What to work on
Scan the records for the string "wire". State how many lines contain it and add nothing.

---

$ cat src/core/iop_sync_deb.sv
// two-flop synchroniser followed by a stable-time debounce
// assumes the raw input may change at any time relative to clk_i
`timescale 1ns/100ps
module iop_sync_deb #(
  parameter int unsigned DEB_CYC = 1_250_000,
  parameter logic        INIT    = 1'b0
) (
  input  wire logic clk_i,
  input  wire logic rst_i,
  input  wire logic raw_i,
  output logic      level_o
);
  import iop_pkg::*;

  logic        meta_ff;
  logic        sync_ff;
  logic [31:0] cnt_ff;

  always_ff @(posedge clk_i) begin
    if (rst_i) begin
      meta_ff <= INIT;
      sync_ff <= INIT;
    end else begin
      meta_ff <= raw_i;
      sync_ff <= meta_ff;
    end
  end

  // level moves only after it has held a full debounce window
  always_ff @(posedge clk_i) begin
    if (rst_i) begin
      cnt_ff  <= 32'h0000_0000;
      level_o <= INIT;
    end else if (sync_ff == level_o) begin
      cnt_ff <= 32'h0000_0000;
    end else if (cnt_ff == DEB_CYC - 1) begin
      cnt_ff  <= 32'h0000_0000;
      level_o <= sync_ff;
    end else begin
      cnt_ff <= cnt_ff + 32'h0000_0001;
    end
  end
endmodule : iop_sync_deb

---

Answer box
3